===== src/rtl/ame_sobel_grad.sv =====
// Sobel/Scharr gradient engine for the AME front end: consumes one (BLK_SIZE+2)-pixel
// column per accepted cycle and emits a saturated BLK_SIZE x BLK_SIZE signed gradient block.
module ame_sobel_grad #(
    parameter int BLK_SIZE       = 4,
    parameter int LINE_DATA_BITS = 7,
    parameter int COMP_DATA_BITS = 12
) (
    input  logic                                          clk_i,
    input  logic                                          rst_n_i,
    input  logic                                          comp_init_i,
    input  logic                                          kern_sel_i,
    input  logic                                          line_vld_i,
    input  logic [(BLK_SIZE+2)*LINE_DATA_BITS-1:0]        line_data_i,
    output logic                                          comp_busy_o,
    output logic                                          comp_done_o,
    output logic [BLK_SIZE*BLK_SIZE*COMP_DATA_BITS-1:0]   comp_data_o
);

    localparam int NCOL  = BLK_SIZE + 2;
    localparam int CNT_W = $clog2(NCOL);
    localparam int ACC_W = LINE_DATA_BITS + 5;
    localparam int SAT_W = ((ACC_W > COMP_DATA_BITS) ? ACC_W : COMP_DATA_BITS) + 1;
    localparam logic signed [SAT_W-1:0] SAT_MAX = SAT_W'((64'sd1 <<< (COMP_DATA_BITS - 1)) - 64'sd1);
    localparam logic signed [SAT_W-1:0] SAT_MIN = ~SAT_MAX;

    typedef enum logic [1:0] {
        ST_IDLE = 2'd0,
        ST_RUN  = 2'd1,
        ST_DONE = 2'd2
    } state_e;

    state_e                    state_q;
    logic [CNT_W-1:0]          col_q;
    logic                      kern_q;
    logic signed [ACC_W-1:0]   acc_q [BLK_SIZE][BLK_SIZE];
    logic signed [ACC_W-1:0]   acc_d [BLK_SIZE][BLK_SIZE];
    logic [ACC_W-1:0]          colsum_s [BLK_SIZE];
    logic [ACC_W-1:0]          w0_s;
    logic [ACC_W-1:0]          w1_s;
    logic                      accept_s;
    logic                      last_s;

    function automatic logic [COMP_DATA_BITS-1:0] sat_f(input logic signed [ACC_W-1:0] v);
        logic signed [SAT_W-1:0] ve;
        ve = {{(SAT_W-ACC_W){v[ACC_W-1]}}, v};
        if (ve > SAT_MAX) begin
            return SAT_MAX[COMP_DATA_BITS-1:0];
        end else if (ve < SAT_MIN) begin
            return SAT_MIN[COMP_DATA_BITS-1:0];
        end else begin
            return ve[COMP_DATA_BITS-1:0];
        end
    endfunction

    assign w0_s     = kern_q ? ACC_W'(4'd3)  : ACC_W'(4'd1);
    assign w1_s     = kern_q ? ACC_W'(4'd10) : ACC_W'(4'd2);
    assign accept_s = (state_q == ST_RUN) && line_vld_i;
    assign last_s   = (col_q == CNT_W'(NCOL - 1));

    // Vertical 3-tap smoothing of the incoming column, one sum per output row.
    always_comb begin
        for (int r = 0; r < BLK_SIZE; r++) begin
            colsum_s[r] = w0_s * ACC_W'(line_data_i[r*LINE_DATA_BITS +: LINE_DATA_BITS])
                        + w1_s * ACC_W'(line_data_i[(r+1)*LINE_DATA_BITS +: LINE_DATA_BITS])
                        + w0_s * ACC_W'(line_data_i[(r+2)*LINE_DATA_BITS +: LINE_DATA_BITS]);
        end
    end

    // Horizontal difference: column c opens output c with -s and closes output c-2 with +s.
    always_comb begin
        for (int r = 0; r < BLK_SIZE; r++) begin
            for (int j = 0; j < BLK_SIZE; j++) begin
                acc_d[r][j] = acc_q[r][j];
                if (accept_s && (int'(col_q) == j)) begin
                    acc_d[r][j] = -$signed(colsum_s[r]);
                end else if (accept_s && (int'(col_q) == j + 2)) begin
                    acc_d[r][j] = acc_q[r][j] + $signed(colsum_s[r]);
                end else begin
                    acc_d[r][j] = acc_q[r][j];
                end
            end
        end
    end

    // Control FSM, column counter, accumulators and registered outputs.
    always_ff @(posedge clk_i) begin
        if (!rst_n_i) begin
            state_q     <= ST_IDLE;
            col_q       <= '0;
            kern_q      <= 1'b0;
            comp_busy_o <= 1'b0;
            comp_done_o <= 1'b0;
            comp_data_o <= '0;
            for (int r = 0; r < BLK_SIZE; r++) begin
                for (int j = 0; j < BLK_SIZE; j++) begin
                    acc_q[r][j] <= '0;
                end
            end
        end else begin
            acc_q <= acc_d;
            case (state_q)
                ST_IDLE, ST_DONE: begin
                    comp_done_o <= 1'b0;
                    if (comp_init_i) begin
                        state_q     <= ST_RUN;
                        comp_busy_o <= 1'b1;
                        col_q       <= '0;
                        kern_q      <= kern_sel_i;
                    end else begin
                        state_q     <= ST_IDLE;
                        comp_busy_o <= 1'b0;
                    end
                end
                ST_RUN: begin
                    if (accept_s && last_s) begin
                        state_q     <= ST_DONE;
                        comp_busy_o <= 1'b0;
                        comp_done_o <= 1'b1;
                        for (int r = 0; r < BLK_SIZE; r++) begin
                            for (int j = 0; j < BLK_SIZE; j++) begin
                                comp_data_o[(r*BLK_SIZE+j)*COMP_DATA_BITS +: COMP_DATA_BITS] <= sat_f(acc_d[r][j]);
                            end
                        end
                    end else if (accept_s) begin
                        col_q <= col_q + CNT_W'(1'b1);
                    end else begin
                        state_q <= ST_RUN;
                    end
                end
                default: begin
                    state_q     <= ST_IDLE;
                    comp_busy_o <= 1'b0;
                    comp_done_o <= 1'b0;
                end
            endcase
        end
    end

endmodule


===== config.mk =====
export PLATFORM = sky130hd
export DESIGN_NAME = ame_sobel_grad
export DESIGN_NICKNAME = d
export VERILOG_FILES = /design/src/rtl/ame_sobel_grad.sv
export SDC_FILE = /design/constraint.sdc
export NUM_CORES = 1
export LEC_CHECK = 0
export ABC_AREA = 0
export BUFFER_PORTS_ARGS = -buffer_cell sky130_fd_sc_hd__buf_2
export CAP_MARGIN = 20
export CORE_ASPECT_RATIO = 1.75
export CORE_UTILIZATION = 45
export CTS_CLUSTER_DIAMETER = 200
export DETAILED_ROUTE_END_ITERATION = 8
export GPL_TIMING_DRIVEN = 0
export PLACE_DENSITY = 0.7
export SYNTH_ARGS = -nofsm -noshare
export SYNTH_HDL_FRONTEND = slang
export SYNTH_SLANG_ARGS = --single-unit

===== constraint.sdc =====
create_clock -name clk_i -period 9 [get_ports clk_i]
set_clock_uncertainty 0.15 [all_clocks]
set_input_delay 0.9 -clock clk_i [delete_from_list [all_inputs] [get_ports clk_i]]
set_output_delay 0.9 -clock clk_i [all_outputs]
set_load 0.005 [all_outputs]

==> After elaboration in Yosys (flattened, before gate mapping) <==
Index checks and enable logic that the tools add are counted.
{ "totals": {"inputBits": 47, "reg_bits": 392, "out_inout_bits": 194} }
{ "classes": {"n_eq_ne": 13, "reduce_logical": 16, "addsub": 29, "multipliers": 10, "muxes": 77, "n_lt_le_gt_ge": 32} }
{ "ops": {"columns": ["op", "n"], "rows": [
  ["$mux W12", 64],
  ["$add A12 B12 Y12", 18],
  ["$gt A12 B12 Y1 const B", 16],
  ["$lt A12 B12 Y1 const B", 16],
  ["$mul A2 B7 Y9", 6],
  ["$add A9 B11 Y12", 4],
  ["$neg A12 Y12", 4],
  ["$mul A4 B7 Y11", 4],
  ["$add A12 B9 Y12", 2],
  ["$eq A3 B3 Y1 const B", 5],
  ["$mux W3", 3],
  ["$logic_and A1 B1 Y1", 8],
  ["$mux W2", 3],
  ["$ne A2 B2 Y1 const B", 3],
  ["$pmux W3 S2", 1],
  ["$reduce_and A2 Y1", 3],
  ["$mux W4", 1],
  ["$pmux W2 S2", 1],
  ["$reduce_and A4 Y1", 1],
  ["$add A3 B1 Y3 const B", 1],
  ["$eq A3 B2 Y1 const B", 1],
  ["$logic_not A3 Y1", 1],
  ["$mux W1", 3],
  ["$ne A3 B2 Y1 const B", 1],
  ["7 further kinds", 7]
]} }

==> Logic depth before layout (Yosys ltp) <==
{ "depth": {"depth_word": 10, "mapped_depth": 29, "ltp_nobuf": 27} }

==> Worst setup path after synthesis <==
No wires, ideal clock.
{ "synth_timing": {"path_kind": "input to register", "start": "in line_data_i[10]", "end": "reg acc_q[143] in the netlist's numbering", "t_arrival_ns": 6.236, "stages": 23, "setup_slack_ns": 2.524, "setup_time_ns": 0.091, "cell_sequence": "and2_1 ha_1 inv_1 fa_1 inv_1 fa_1 inv_1 fa_1 inv_1 ha_1 o21ai_0 o21ai_0 a211oi_1 nor3b_1 nor2_1 ha_1 and3_1 and3_1 a2111oi_0 a21oi_1 xnor2_1 or3_1 a311oi_1"} }
{ "synth_via": {"elab_chain_cells": 6} }
{ "synth_lines": {"columns": ["element", "line", "text"], "rows": [
  ["from (decl)", "13", "input logic [(BLK_SIZE+2)*LINE_DATA_BITS-1:0] line_data_i,"],
  ["$mul A2 B7 Y9 *", "63", "colsum_s[r] = w0_s * ACC_W'(line_data_i[r*LINE_DATA_BITS +: LINE_DATA_BITS])"],
  ["$add A9 B11 Y12 *", "64", "+ w1_s * ACC_W'(line_data_i[(r+1)*LINE_DATA_BITS +: LINE_DATA_BITS])"],
  ["$add A12 B12 Y12 *", "65", "+ w0_s * ACC_W'(line_data_i[(r+2)*LINE_DATA_BITS +: LINE_DATA_BITS]);"],
  ["$add A12 B12 Y12", "77", "acc_d[r][j] = acc_q[r][j] + $signed(colsum_s[r]);"],
  ["$mux W12", "76", "end else if (accept_s && (int'(col_q) == j + 2)) begin"],
  ["$mux W12 *", "74", "if (accept_s && (int'(col_q) == j)) begin"],
  ["to (signal, indexed assignment)", "96", "acc_q[r][j] <= '0;"],
  ["to (signal assigned)", "100", "acc_q <= acc_d;"],
  ["to (decl)", "35", "logic signed [ACC_W-1:0] acc_q [BLK_SIZE][BLK_SIZE];"]
]} }
Every way passes the cells marked *; elsewhere a longest branch is shown, timed or not.
A chain may end at the register's enable or synchronous reset.

==> Worst setup path after layout <==
{ "layout_timing": {"start": "reg kern_q", "end": "reg comp_data_o[57]"} }
{ "layout_via": {"elab_chain_cells": 10} }
{ "layout_lines": {"columns": ["element", "line", "text"], "rows": [
  ["from (decl)", "34", "logic kern_q;"],
  ["from (signal assigned)", "108", "kern_q <= kern_sel_i;"],
  ["$mux W2 / $mux W4 (equally long branches)", "55, 56", null],
  ["$mul A2 B7 Y9 / $mul A4 B7 Y11 (equally long branches)", "63, 64", null],
  ["$add A9 B11 Y12", "64", null],
  ["$add A12 B12 Y12 *", "65", null],
  ["$add A12 B12 Y12", "77", null],
  ["$mux W12", "76", null],
  ["$mux W12 *", "74", null],
  ["$lt A12 B12 Y1", "48", "end else if (ve < SAT_MIN) begin"],
  ["$mux W12", "48", null],
  ["$mux W12 *", "46", "if (ve > SAT_MAX) begin"],
  ["to (signal, indexed assignment)", "121", "comp_data_o[(r*BLK_SIZE+j)*COMP_DATA_BITS +: COMP_DATA_BITS] <= sat_f(acc_d[r][j]);"],
  ["to (decl)", "16", "output logic [BLK_SIZE*BLK_SIZE*COMP_DATA_BITS-1:0] comp_data_o"]
]} }
Marked as above.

To do:
Repeat, character for character, the lines of the material above from the line with "Logic depth before" through the line with "acc_q[143] in the".

Answer space:
==> Logic depth before layout (Yosys ltp) <==
{ "depth": {"depth_word": 10, "mapped_depth": 29, "ltp_nobuf": 27} }

==> Worst setup path after synthesis <==
No wires, ideal clock.
{ "synth_timing": {"path_kind": "input to register", "start": "in line_data_i[10]", "end": "reg acc_q[143] in the netlist's numbering", "t_arrival_ns": 6.236, "stages": 23, "setup_slack_ns": 2.524, "setup_time_ns": 0.091, "cell_sequence": "and2_1 ha_1 inv_1 fa_1 inv_1 fa_1 inv_1 fa_1 inv_1 ha_1 o21ai_0 o21ai_0 a211oi_1 nor3b_1 nor2_1 ha_1 and3_1 and3_1 a2111oi_0 a21oi_1 xnor2_1 or3_1 a311oi_1"} }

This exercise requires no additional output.